R. Você me pede um exercício de mago com bola de cristal. Mas aproveitarei para lhe contar algo que não predisse. Sabe, os pesquisadores estão sempre se gabando de terem antecipado coisas, e eu previ muitas, mas esta não: o papel que as grandes companhias tecnológicas acabariam desempenhando… Apple, Google, Microsoft, Amazon, Facebook etc.; como viraram novas formas de Estado. Eu chamo isso de Estado-plataforma. Provavelmente acabarão desenvolvendo suas próprias moedas; já contam com métodos de reconhecimento de identidades mais precisos que os dos próprios governos; já regulam a opinião pública, porque são elas que dominam as redes sociais onde as pessoas se expressam, então se decidem censurar algo censuram e ponto, e se decidem valorizar algo acima do resto, também. Têm um poder ilimitado. E estão formando uma grande aliança com os governos mediante colaborações com os serviços secretos, polícias, exércitos…, sobretudo nos Estados Unidos e na China.
P. Teme que um dia possa se instalar uma espécie de tecnopoder planetário que supere definitivamente o poder político? Que contrapesos podem ser erguidos?
R. Isto é um problema real, e sobretudo na Europa. Porque assim, em geral, não vejo contrapesos, não vejo empresas europeias que sejam tão poderosas como Google ou Amazon, que são Estados-plataformas com uma infinita capacidade de tratamento da informação, muito superior à de qualquer burocracia europeia. Acho um pouco deprimente que a Europa se apresente como um mero poder regulamentador. Frente a gigantes como esses, que têm não só uma imensa capacidade técnica, mas também a capacidade de satisfazer seus clientes, não vejo como essa regulamentação pode funcionar como contrapeso. A verdade é que não sei o que acontecerá, mas é um fenômeno que observo com interesse… e com inquietação. Sou bastante pessimista a respeito de como equilibrar o poder dos Estados-plataformas.

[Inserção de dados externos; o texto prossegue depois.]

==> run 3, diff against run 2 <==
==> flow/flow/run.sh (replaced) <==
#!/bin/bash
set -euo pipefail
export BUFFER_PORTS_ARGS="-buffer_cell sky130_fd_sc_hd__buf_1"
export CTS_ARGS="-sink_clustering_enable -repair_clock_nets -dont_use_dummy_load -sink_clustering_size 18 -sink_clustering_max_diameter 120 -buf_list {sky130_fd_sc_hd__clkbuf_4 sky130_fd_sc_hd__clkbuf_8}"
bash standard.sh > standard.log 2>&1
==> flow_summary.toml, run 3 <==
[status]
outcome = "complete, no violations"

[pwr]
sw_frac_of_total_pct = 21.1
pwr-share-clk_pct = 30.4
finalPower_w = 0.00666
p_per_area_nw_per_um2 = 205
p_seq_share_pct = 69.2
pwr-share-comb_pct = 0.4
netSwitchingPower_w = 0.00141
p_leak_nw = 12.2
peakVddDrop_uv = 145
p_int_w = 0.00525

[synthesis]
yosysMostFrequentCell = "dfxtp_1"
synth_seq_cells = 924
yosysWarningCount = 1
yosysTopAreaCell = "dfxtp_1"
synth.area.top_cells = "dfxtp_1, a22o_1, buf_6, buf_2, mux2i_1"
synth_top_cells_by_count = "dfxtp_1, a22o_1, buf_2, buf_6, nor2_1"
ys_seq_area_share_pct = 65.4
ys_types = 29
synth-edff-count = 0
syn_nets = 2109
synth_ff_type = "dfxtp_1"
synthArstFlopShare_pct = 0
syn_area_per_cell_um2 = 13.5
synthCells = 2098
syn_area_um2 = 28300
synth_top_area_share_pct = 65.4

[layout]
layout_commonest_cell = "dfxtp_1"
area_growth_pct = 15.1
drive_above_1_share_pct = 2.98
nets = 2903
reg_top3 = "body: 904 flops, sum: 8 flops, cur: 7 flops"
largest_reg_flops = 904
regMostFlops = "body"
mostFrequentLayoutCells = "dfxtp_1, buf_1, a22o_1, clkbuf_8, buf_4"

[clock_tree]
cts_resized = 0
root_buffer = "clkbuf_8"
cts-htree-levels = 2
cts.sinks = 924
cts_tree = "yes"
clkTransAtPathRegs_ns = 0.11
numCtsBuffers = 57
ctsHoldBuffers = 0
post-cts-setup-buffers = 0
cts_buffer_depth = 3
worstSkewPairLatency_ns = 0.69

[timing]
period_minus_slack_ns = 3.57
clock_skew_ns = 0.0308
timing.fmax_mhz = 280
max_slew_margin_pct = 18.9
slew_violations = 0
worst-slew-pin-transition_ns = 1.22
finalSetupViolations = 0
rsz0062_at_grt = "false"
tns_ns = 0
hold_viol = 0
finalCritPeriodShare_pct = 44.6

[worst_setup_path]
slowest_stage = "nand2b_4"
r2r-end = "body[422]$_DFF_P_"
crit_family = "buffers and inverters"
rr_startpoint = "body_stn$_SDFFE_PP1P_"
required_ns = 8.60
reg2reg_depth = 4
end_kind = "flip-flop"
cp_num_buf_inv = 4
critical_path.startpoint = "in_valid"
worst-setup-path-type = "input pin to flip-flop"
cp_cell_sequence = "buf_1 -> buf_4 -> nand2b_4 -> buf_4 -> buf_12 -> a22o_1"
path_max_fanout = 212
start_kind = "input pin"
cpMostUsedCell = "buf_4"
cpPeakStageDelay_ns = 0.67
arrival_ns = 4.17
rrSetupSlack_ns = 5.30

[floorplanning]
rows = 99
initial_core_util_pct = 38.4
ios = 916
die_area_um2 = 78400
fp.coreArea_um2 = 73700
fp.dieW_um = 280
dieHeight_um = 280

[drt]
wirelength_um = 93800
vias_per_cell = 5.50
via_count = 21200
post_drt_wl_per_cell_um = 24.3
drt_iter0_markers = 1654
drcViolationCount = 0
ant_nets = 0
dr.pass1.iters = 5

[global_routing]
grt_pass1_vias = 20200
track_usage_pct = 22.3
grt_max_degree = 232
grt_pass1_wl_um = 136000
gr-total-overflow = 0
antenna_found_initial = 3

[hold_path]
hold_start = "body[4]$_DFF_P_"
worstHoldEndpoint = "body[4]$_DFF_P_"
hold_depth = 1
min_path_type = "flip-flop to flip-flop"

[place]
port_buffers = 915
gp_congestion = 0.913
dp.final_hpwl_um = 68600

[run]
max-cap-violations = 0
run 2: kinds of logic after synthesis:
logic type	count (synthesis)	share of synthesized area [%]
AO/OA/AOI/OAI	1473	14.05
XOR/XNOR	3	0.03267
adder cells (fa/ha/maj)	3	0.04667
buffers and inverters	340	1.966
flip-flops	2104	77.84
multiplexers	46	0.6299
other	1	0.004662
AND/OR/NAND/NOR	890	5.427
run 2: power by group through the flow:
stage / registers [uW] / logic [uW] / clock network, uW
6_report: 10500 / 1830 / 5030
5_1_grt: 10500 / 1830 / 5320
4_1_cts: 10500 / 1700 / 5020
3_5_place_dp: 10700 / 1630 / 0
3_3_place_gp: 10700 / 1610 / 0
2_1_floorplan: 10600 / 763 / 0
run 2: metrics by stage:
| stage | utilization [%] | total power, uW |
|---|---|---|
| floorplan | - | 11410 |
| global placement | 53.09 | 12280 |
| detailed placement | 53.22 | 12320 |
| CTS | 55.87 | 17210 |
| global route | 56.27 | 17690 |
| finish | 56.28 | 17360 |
What follows belongs to an exercise in optimizing a design on an open flow for small area, a short achievable clock period and few clock cycles; a production flow would make more cautious choices.
Where RTL was checked, it was by simulation tests only, not by an equivalence proof against the original.
No functional check of the RTL was part of runs 1 to 3.

===== flow/design.v =====
module bxc_acc (
    input  wire        clk,
    input  wire        rst,           
    input  wire        start,
    input  wire        cfg_b58,       
    input  wire        cfg_decode,    
    input  wire [8:0]  cfg_radix,     
    input  wire        in_valid,
    input  wire [8:0]  in_data,
    output wire        in_ready,
    output wire        out_valid,
    output wire [9:0]  out_data,
    input  wire        out_ready,
    output wire        busy,
    output reg  [2:0]  err_code,
    output reg  [31:0] err_pos
);
    localparam B    = 4;             
    localparam S    = 2 * B;         
    localparam NA   = 64 - S;        
    localparam TAP  = 4;             
    localparam LMIN = 4;
    localparam NBW  = 3;             
    localparam [2:0] ST_IDLE  = 3'd0,
                     ST_FILL  = 3'd1,    
                     ST_RUN   = 3'd2,    
                     ST_OUT   = 3'd3,    
                     ST_FLUSH = 3'd4,    
                     ST_DRAIN = 3'd5;    
    localparam [2:0] E_NONE     = 3'd0,
                     E_INVALID  = 3'd1,
                     E_CAPACITY = 3'd5,
                     E_BADCFG   = 3'd7;
    function [7:0] rom58;
        input [5:0] v;
        begin
            if (v < 6'd9)       rom58 = 8'h31 + {2'b00, v};
            else if (v < 6'd17) rom58 = 8'h41 + {2'b00, v} - 8'd9;
            else if (v < 6'd22) rom58 = 8'h4A + {2'b00, v} - 8'd17;
            else if (v < 6'd33) rom58 = 8'h50 + {2'b00, v} - 8'd22;
            else if (v < 6'd44) rom58 = 8'h61 + {2'b00, v} - 8'd33;
            else                rom58 = 8'h6D + {2'b00, v} - 8'd44;
        end
    endfunction
    function [6:0] tab58;
        input [7:0] c;
        begin
            if (c >= 8'h31 && c <= 8'h39)      tab58 = {1'b1, c[5:0] - 6'h31};
            else if (c >= 8'h41 && c <= 8'h48) tab58 = {1'b1, 6'd9  + (c[5:0] - 6'h01)};
            else if (c >= 8'h4A && c <= 8'h4E) tab58 = {1'b1, 6'd17 + (c[5:0] - 6'h0A)};
            else if (c >= 8'h50 && c <= 8'h5A) tab58 = {1'b1, 6'd22 + (c[5:0] - 6'h10)};
            else if (c >= 8'h61 && c <= 8'h6B) tab58 = {1'b1, 6'd33 + (c[5:0] - 6'h21)};
            else if (c >= 8'h6D && c <= 8'h7A) tab58 = {1'b1, 6'd44 + (c[5:0] - 6'h2D)};
            else                               tab58 = 7'd0;
        end
    endfunction
    function [6:0] grom;
        input       dec;
        input [5:0] grp;
        begin
            if ({dec, grp} == {1'b0, 6'd0}) grom = 7'd32;
            else if ({dec, grp} == {1'b0, 6'd1}) grom = 7'd11;
            else if ({dec, grp} == {1'b0, 6'd2}) grom = 7'd8;
            else if ({dec, grp} == {1'b0, 6'd3}) grom = 7'd7;
            else if ({dec, grp} == {1'b0, 6'd4}) grom = 7'd7;
            else if ({dec, grp} == {1'b0, 6'd5}) grom = 7'd7;
            else if ({dec, grp} == {1'b0, 6'd6}) grom = 7'd6;
            else if ({dec, grp} == {1'b0, 6'd7}) grom = 7'd6;
            else if ({dec, grp} == {1'b0, 6'd8}) grom = 7'd6;
            else if ({dec, grp} == {1'b0, 6'd9}) grom = 7'd6;
            else if ({dec, grp} == {1'b0, 6'd10}) grom = 7'd6;
            else if ({dec, grp} == {1'b0, 6'd11}) grom = 7'd5;
            else if ({dec, grp} == {1'b0, 6'd12}) grom = 7'd5;
            else if ({dec, grp} == {1'b0, 6'd13}) grom = 7'd5;
            else if ({dec, grp} == {1'b0, 6'd14}) grom = 7'd5;
            else if ({dec, grp} == {1'b0, 6'd15}) grom = 7'd5;
            else if ({dec, grp} == {1'b0, 6'd16}) grom = 7'd5;
            else if ({dec, grp} == {1'b0, 6'd17}) grom = 7'd5;
            else if ({dec, grp} == {1'b0, 6'd18}) grom = 7'd5;
            else if ({dec, grp} == {1'b0, 6'd19}) grom = 7'd5;
            else if ({dec, grp} == {1'b0, 6'd20}) grom = 7'd5;
            else if ({dec, grp} == {1'b0, 6'd21}) grom = 7'd5;
            else if ({dec, grp} == {1'b0, 6'd22}) grom = 7'd5;
            else if ({dec, grp} == {1'b0, 6'd23}) grom = 7'd5;
            else if ({dec, grp} == {1'b0, 6'd24}) grom = 7'd5;
            else if ({dec, grp} == {1'b0, 6'd25}) grom = 7'd5;
            else if ({dec, grp} == {1'b0, 6'd26}) grom = 7'd5;
            else if ({dec, grp} == {1'b0, 6'd27}) grom = 7'd5;
            else if ({dec, grp} == {1'b0, 6'd28}) grom = 7'd5;
            else if ({dec, grp} == {1'b0, 6'd29}) grom = 7'd5;
            else if ({dec, grp} == {1'b0, 6'd30}) grom = 7'd5;
            else if ({dec, grp} == {1'b0, 6'd31}) grom = 7'd5;
            else if ({dec, grp} == {1'b0, 6'd32}) grom = 7'd4;
            else if ({dec, grp} == {1'b1, 6'd0}) grom = 7'd2;
            else if ({dec, grp} == {1'b1, 6'd1}) grom = 7'd2;
            else if ({dec, grp} == {1'b1, 6'd2}) grom = 7'd3;
            else if ({dec, grp} == {1'b1, 6'd3}) grom = 7'd3;
            else if ({dec, grp} == {1'b1, 6'd4}) grom = 7'd3;
            else if ({dec, grp} == {1'b1, 6'd5}) grom = 7'd3;
            else if ({dec, grp} == {1'b1, 6'd6}) grom = 7'd3;
            else if ({dec, grp} == {1'b1, 6'd7}) grom = 7'd3;
            else if ({dec, grp} == {1'b1, 6'd8}) grom = 7'd4;
            else if ({dec, grp} == {1'b1, 6'd9}) grom = 7'd4;
            else if ({dec, grp} == {1'b1, 6'd10}) grom = 7'd4;
            else if ({dec, grp} == {1'b1, 6'd11}) grom = 7'd4;
            else if ({dec, grp} == {1'b1, 6'd12}) grom = 7'd4;
            else if ({dec, grp} == {1'b1, 6'd13}) grom = 7'd4;
            else if ({dec, grp} == {1'b1, 6'd14}) grom = 7'd4;
            else if ({dec, grp} == {1'b1, 6'd15}) grom = 7'd4;
            else if ({dec, grp} == {1'b1, 6'd16}) grom = 7'd4;
            else if ({dec, grp} == {1'b1, 6'd17}) grom = 7'd4;
            else if ({dec, grp} == {1'b1, 6'd18}) grom = 7'd4;
            else if ({dec, grp} == {1'b1, 6'd19}) grom = 7'd4;
            else if ({dec, grp} == {1'b1, 6'd20}) grom = 7'd4;
            else if ({dec, grp} == {1'b1, 6'd21}) grom = 7'd4;
            else if ({dec, grp} == {1'b1, 6'd22}) grom = 7'd4;
            else if ({dec, grp} == {1'b1, 6'd23}) grom = 7'd4;
            else if ({dec, grp} == {1'b1, 6'd24}) grom = 7'd4;
            else if ({dec, grp} == {1'b1, 6'd25}) grom = 7'd4;
            else if ({dec, grp} == {1'b1, 6'd26}) grom = 7'd4;
            else if ({dec, grp} == {1'b1, 6'd27}) grom = 7'd4;
            else if ({dec, grp} == {1'b1, 6'd28}) grom = 7'd4;
            else if ({dec, grp} == {1'b1, 6'd29}) grom = 7'd4;
            else if ({dec, grp} == {1'b1, 6'd30}) grom = 7'd4;
            else if ({dec, grp} == {1'b1, 6'd31}) grom = 7'd4;
            else if ({dec, grp} == {1'b1, 6'd32}) grom = 7'd4;
            else grom = 7'd32;
        end
    endfunction
    reg  [2:0]   state;
    reg          busy_r;
    reg          in_ready_r;
    reg          out_valid_r;
    reg  [9:0]   out_data_r;
    reg  [8:0]   lr;             
    reg  [9:0]   nlr;            
    reg  [9:0]   nlr1;           
    reg          ldec;
    reg          lb58;
    reg          raw_v;          
    reg  [8:0]   raw_d;
    reg  [8*B-1:0] qb;           
    reg  [NBW-1:0] nq;
    reg          nz_seen;        
    reg          end_taken;
    reg          stop_in;        
    reg  [7:0]   cs_cur;         
    reg  [7:0]   cs_prev;        
    reg  [6:0]   ph;             
    reg  [5:0]   L;              
    reg  [6:0]   len;            
    reg  [NBW-1:0] nbc;          
    reg  [8*B-1:0] pb;           
    reg  [B-1:0] pact;           
    reg  [B-1:0] pact_prev;      
    reg  [6:0]   Lr0;            
    reg          firstp;         
    reg          z0_r;           
    reg  [S-1:0] fst_r;          
    reg  [S-1:0] act_r;          
    reg  [B-1:0] ovf;            
    reg  [6:0]   wr;             
    reg  [6:0]   jn;             
    reg          endtok;         
    reg  [8*NA-1:0] R;
    reg  [8*S-1:0]  X;
    reg  [8*B-1:0]  XA;          
    reg  [4*S-1:0]  QR;          
    reg  [8*B-1:0]  HR;          
    reg  [B-1:0] CB;             
    assign busy      = busy_r;
    assign in_ready  = in_ready_r;
    assign out_valid = out_valid_r;
    assign out_data  = out_data_r;
    wire [6:0] Lr      = {1'b0, L} + S;
    wire       ph_last = (ph == Lr - 7'd1);
    wire       run     = (state == ST_RUN);
    wire       raw_eos  = raw_d[8];
    wire [7:0] raw_byte = raw_d[7:0];
    wire [6:0] raw_t58  = tab58(raw_byte);
    wire       raw_bad  = ldec && (lb58 ? !raw_t58[6] : ({1'b0, raw_byte} >= lr));
    wire [7:0] raw_val  = (ldec && lb58) ? {2'b00, raw_t58[5:0]} : raw_byte;
    wire       taking   = (state == ST_FILL || run) && !stop_in;
    wire       use_raw  = raw_v && taking && !raw_eos;      
    wire       sym_bad  = use_raw && raw_bad;
    wire       sym_cnt  = use_raw && !raw_bad;
    wire       sym_q    = sym_cnt && (raw_val != 8'd0 || nz_seen);
    wire       in_stop  = end_taken || stop_in;
    wire       go_first = (state == ST_FILL) && (nq == B || (in_stop && nq != 0));
    wire       bnd      = go_first || (run && ph_last);
    wire [8*S-1:0] st_out;
    wire [4*S-1:0] st_q;
    wire [8*S-1:0] st_acc;
    wire [S-1:0]   st_cb;
    wire [S-1:0]   st_act;
    wire [S-1:0]   st_fst;
    genvar k;
    generate
        for (k = 0; k < S; k = k + 1) begin : g_st
            localparam integer U = k / 2;
            localparam integer H = k % 2;
            wire [7:0] cin = (k == 0) ? (z0_r ? 8'd0 : R[7:0]) : X[8*((k == 0) ? 0 : k - 1) +: 8];
            wire       fst = fst_r[k];
            wire       act = act_r[k];
            wire [7:0] sym = pb[8*U +: 8];
            wire [3:0] qr  = QR[4*k +: 4];
            wire [7:0] xa  = XA[8*U +: 8];
            wire [7:0] hr  = HR[8*U +: 8];
            assign st_act[k] = act;
            assign st_fst[k] = fst;
            bxc_acc_stage #(.H(H)) u_st (
                .cin(cin), .sym(sym), .qr(qr), .xa(xa), .hr(hr), .cb(CB[U]),
                .fst(fst), .act(act), .ldec(ldec), .lr(lr), .nlr(H == 0 ? nlr : nlr1),
                .cout(st_out[8*k +: 8]), .q(st_q[4*k +: 4]),
                .acc(st_acc[8*k +: 8]), .cbo(st_cb[k]));
        end
    endgenerate
    reg [B-1:0] ovf_now;
    integer u;
    always @(*) begin
        for (u = 0; u < B; u = u + 1) begin
            ovf_now[u] = 1'b0;
            if (!ldec && fst_r[2*u]   && pact_prev[u] && QR[8*u +: 4]   != 4'd0) ovf_now[u] = 1'b1;
            if (!ldec && fst_r[2*u+1] && pact_prev[u] && QR[8*u+4 +: 4] != 4'd0) ovf_now[u] = 1'b1;
            if ( ldec && fst_r[2*u+1] && pact_prev[u] && (HR[8*u +: 8] != 8'd0 || CB[u])) ovf_now[u] = 1'b1;
        end
    end
    reg [NBW-1:0] ovf_u;
    always @(*) begin
        ovf_u = {NBW{1'b0}};
        for (u = B - 1; u >= 0; u = u - 1)
            if (ovf[u]) ovf_u = u;
    end
    wire [6:0] jx      = (ph >= S) ? ph - S : ph + L;         
    wire       jx_nz   = (X[8*S-1 -: 8] != 8'd0);
    wire [6:0] grow    = grom(ldec, lr[8:3]);
    wire       jx_ok   = !(firstp && ph < S);                
    wire       len_up  = jx_nz && jx_ok && jx >= len;
    wire [6:0] len_n   = len_up ? jx + 7'd1 : len;
    wire [7:0] need    = {1'b0, len_n} + {1'b0, grow};
    wire [7:0] need_l  = need - S + (TAP - 1);
    wire [5:0] L_ext   = (need_l[7:0] >= NA) ? NA[5:0] : {need_l[5:2], 2'b00};
    wire [511:0] V = {X, R};
    wire [6:0] rd_off  = wr - {1'b0, L};
    wire [5:0] rd_idx  = (wr < {1'b0, L}) ? wr[5:0] : (6'd63 - rd_off[5:0]);
    wire [7:0] rd_cell = V[8*rd_idx +: 8];
    wire [7:0] rd_char = (lb58 && !ldec) ? rom58(rd_cell[5:0]) : rd_cell;
    wire drained = in_stop && nq == 0 && !use_raw && pact == {B{1'b0}} && ph > S;
    wire cfg_ok = cfg_b58 || (cfg_radix >= 9'd2 && cfg_radix <= 9'd256);
    integer j;
    always @(posedge clk) begin
        for (j = 0; j < NA; j = j + 1) begin
            if (j == NA - 1)
                R[8*j +: 8] <= X[8*S-1 -: 8];
            else if ((j % TAP) == TAP - 1)
                R[8*j +: 8] <= (L == j + 1) ? X[8*S-1 -: 8] : R[8*(j+1) +: 8];
            else
                R[8*j +: 8] <= R[8*(j+1) +: 8];
        end
        X <= st_out;
        for (j = 0; j < S; j = j + 1) begin
            if (st_act[j]) QR[4*j +: 4] <= st_q[4*j +: 4];
        end
        for (j = 0; j < B; j = j + 1) begin
            if (st_act[2*j]) XA[8*j +: 8] <= st_acc[8*(2*j) +: 8];
            if (st_act[2*j+1]) begin
                HR[8*j +: 8] <= st_acc[8*(2*j+1) +: 8];
                CB[j] <= st_cb[2*j+1];
            end
        end
        begin
            if (in_valid && in_ready_r) begin
                raw_v <= 1'b1;
                raw_d <= in_data;
            end else if (raw_v) begin
                raw_v <= 1'b0;
            end
            if (raw_v && raw_eos && state != ST_IDLE)
                end_taken <= 1'b1;
            if (sym_bad)
                stop_in <= 1'b1;
            if (sym_cnt)
                err_pos <= err_pos + 32'd1;
            if (sym_q)
                nz_seen <= 1'b1;
            if (bnd) begin
                pb <= qb;
                pact_prev <= pact;
                for (j = 0; j < B; j = j + 1)
                    pact[j] <= (j < nq);
                nbc       <= nq;
                cs_prev   <= cs_cur + {7'd0, sym_cnt};
                cs_cur    <= {5'd0, nq} + {7'd0, sym_cnt};
                if (sym_q) begin
                    qb[7:0] <= raw_val;
                    nq    <= 1;
                end else begin
                    nq    <= 0;
                end
            end else begin
                cs_prev <= cs_prev + {7'd0, sym_cnt};
                cs_cur  <= cs_cur  + {7'd0, sym_cnt};
                if (sym_q) begin
                    for (j = 0; j < B; j = j + 1)
                        if (nq == j) qb[8*j +: 8] <= raw_val;
                    nq     <= nq + 1'b1;
                end
            end
            nlr  <= 10'd0 - {1'b0, lr};
            nlr1 <= ~{1'b0, lr};
            fst_r <= {fst_r[S-2:0], bnd};
            for (j = 0; j < S; j = j + 1) begin
                if (j == 0 ? bnd : fst_r[j-1])
                    act_r[j] <= (j == 0) ? (nq != 0) : pact[j/2];
            end
            if (bnd) begin
                Lr0    <= Lr;
                firstp <= go_first;
            end
            z0_r <= go_first || (run && !bnd && (firstp || (ph + 7'd1 >= Lr0)));
            if (go_first)
                ph <= 7'd0;
            else if (state != ST_IDLE && state != ST_FILL)
                ph <= ph_last ? 7'd0 : ph + 7'd1;
            if (run && ph == S - 1 && pact != {B{1'b0}} && need > {1'b0, Lr} && L_ext > L)
                L <= L_ext;
            if (run && len_up)
                len <= jx + 7'd1;
            if (run && ph == S)
                ovf <= {B{1'b0}};
            else
                ovf <= ovf | ovf_now;
            in_ready_r <= 1'b0;
            case (state)
                ST_IDLE: begin
                    out_valid_r <= 1'b0;
                    raw_v       <= 1'b0;
                    lr          <= cfg_b58 ? 9'd58 : cfg_radix;
                    ldec        <= cfg_decode;
                    lb58        <= cfg_b58;
                    nq          <= 0;
                    nz_seen     <= 1'b0;
                    end_taken   <= 1'b0;
                    stop_in     <= 1'b0;
                    cs_cur      <= 8'd0;
                    cs_prev     <= 8'd0;
                    ph          <= 7'd0;
                    L           <= LMIN;
                    len         <= 7'd0;
                    pact        <= {B{1'b0}};
                    pact_prev   <= {B{1'b0}};
                    fst_r       <= {S{1'b0}};
                    act_r       <= {S{1'b0}};
                    ovf         <= {B{1'b0}};
                    if (start) begin
                        err_pos <= 32'd0;
                        if (cfg_ok) begin
                            err_code   <= E_NONE;
                            busy_r     <= 1'b1;
                            state      <= ST_FILL;
                            in_ready_r <= 1'b1;
                        end else begin
                            err_code <= E_BADCFG;
                        end
                    end
                end
                ST_FILL, ST_RUN: begin
                    in_ready_r <= !(in_valid && in_ready_r && in_data[8]) && !end_taken
                                  && !(raw_v && raw_eos) && !stop_in && !sym_bad
                                  && ({1'b0, (bnd ? {NBW{1'b0}} : nq)} + {{NBW{1'b0}}, sym_q}
                                      + {{NBW{1'b0}}, (in_valid && in_ready_r)} < B);
                    if (state == ST_FILL && in_stop && nq == 0 && !raw_v) begin
                        if (stop_in) begin
                            err_code    <= E_INVALID;
                            state       <= ST_FLUSH;
                            out_valid_r <= 1'b1;
                            out_data_r  <= 10'h300;
                        end else begin
                            state       <= ST_OUT;
                            jn          <= 7'd0;
                            endtok      <= 1'b0;
                        end
                    end else if (state == ST_FILL && go_first) begin
                        state <= ST_RUN;
                    end else if (run && ph == S && ovf != {B{1'b0}}) begin
                        err_code    <= E_CAPACITY;
                        err_pos     <= err_pos - {24'd0, cs_prev} + {{(32-NBW){1'b0}}, ovf_u};
                        state       <= ST_FLUSH;
                        in_ready_r  <= 1'b0;
                        out_valid_r <= 1'b1;
                        out_data_r  <= 10'h300;
                    end else if (run && drained) begin
                        in_ready_r <= 1'b0;
                        if (stop_in) begin
                            err_code    <= E_INVALID;
                            state       <= ST_FLUSH;
                            out_valid_r <= 1'b1;
                            out_data_r  <= 10'h300;
                        end else begin
                            state  <= ST_OUT;
                            jn     <= len;
                            endtok <= 1'b0;
                            wr     <= ({1'b0, len} + {1'b0, Lr} - 8'd2 - {1'b0, ph} >= {1'b0, Lr})
                                      ? len - 7'd2 - ph
                                      : len + Lr - 7'd2 - ph;
                        end
                    end
                end
                ST_OUT: begin
                    if (!out_valid_r || out_ready) begin
                        if (out_valid_r && endtok) begin
                            out_valid_r <= 1'b0;
                            busy_r      <= 1'b0;
                            state       <= ST_IDLE;
                            err_code    <= E_NONE;
                            err_pos     <= 32'd0;
                        end else if (jn != 7'd0) begin
                            out_valid_r <= 1'b1;
                            out_data_r  <= {2'b00, rd_char};
                            jn          <= jn - 7'd1;
                            wr          <= (wr >= 7'd2) ? wr - 7'd2 : wr + Lr - 7'd2;
                        end else begin
                            out_valid_r <= 1'b1;
                            out_data_r  <= 10'h100;
                            endtok      <= 1'b1;
                            wr          <= (wr >= 7'd1) ? wr - 7'd1 : wr + Lr - 7'd1;
                        end
                    end else begin
                        wr <= (wr >= 7'd1) ? wr - 7'd1 : wr + Lr - 7'd1;
                    end
                end
                ST_FLUSH: begin
                    if (out_ready) begin
                        out_valid_r <= 1'b0;
                        if (end_taken || (raw_v && raw_eos)) begin
                            busy_r <= 1'b0;
                            state  <= ST_IDLE;
                        end else begin
                            state      <= ST_DRAIN;
                            in_ready_r <= 1'b1;
                        end
                    end
                end
                ST_DRAIN: begin
                    if (in_valid && in_ready_r && in_data[8]) begin
                        busy_r <= 1'b0;
                        state  <= ST_IDLE;
                    end else begin
                        in_ready_r <= 1'b1;
                    end
                end
                default: begin
                    state  <= ST_IDLE;
                    busy_r <= 1'b0;
                end
            endcase
        end
        if (rst) begin
            state       <= ST_IDLE;
            busy_r      <= 1'b0;
            in_ready_r  <= 1'b0;
            out_valid_r <= 1'b0;
            err_code    <= E_NONE;
            err_pos     <= 32'd0;
        end
    end
endmodule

P. Na simbiose do ser humano com o algoritmo… Quem você diria que está se saindo melhor: o ser humano ou o algoritmo?
R. Hahaha! Vejamos, vou lhe confessar que não acredito nada em todas essas histórias segundo as quais o algoritmo tomará o poder, as máquinas se rebelarão contra a humanidade ou coisas assim. Basta desligar a máquina e a máquina deixa de funcionar, sabe?
P. Menos o computador HAL 9000 em 2001: uma odisseia no espaço, de Kubrick…
R. Ah, mas isso não conta, porque estavam completamente isolados no espaço! Agora a sério: o algoritmo é um produto cultural, ou seja, um produto da humanidade, tem gente que os fabrica, gente que os melhora e gente que decide que tal algoritmo já não serve mais e é preciso criar outro. Para nós, que nos sentimos humanistas, apenas o ser humano conta, o fator humano e a experiência humana.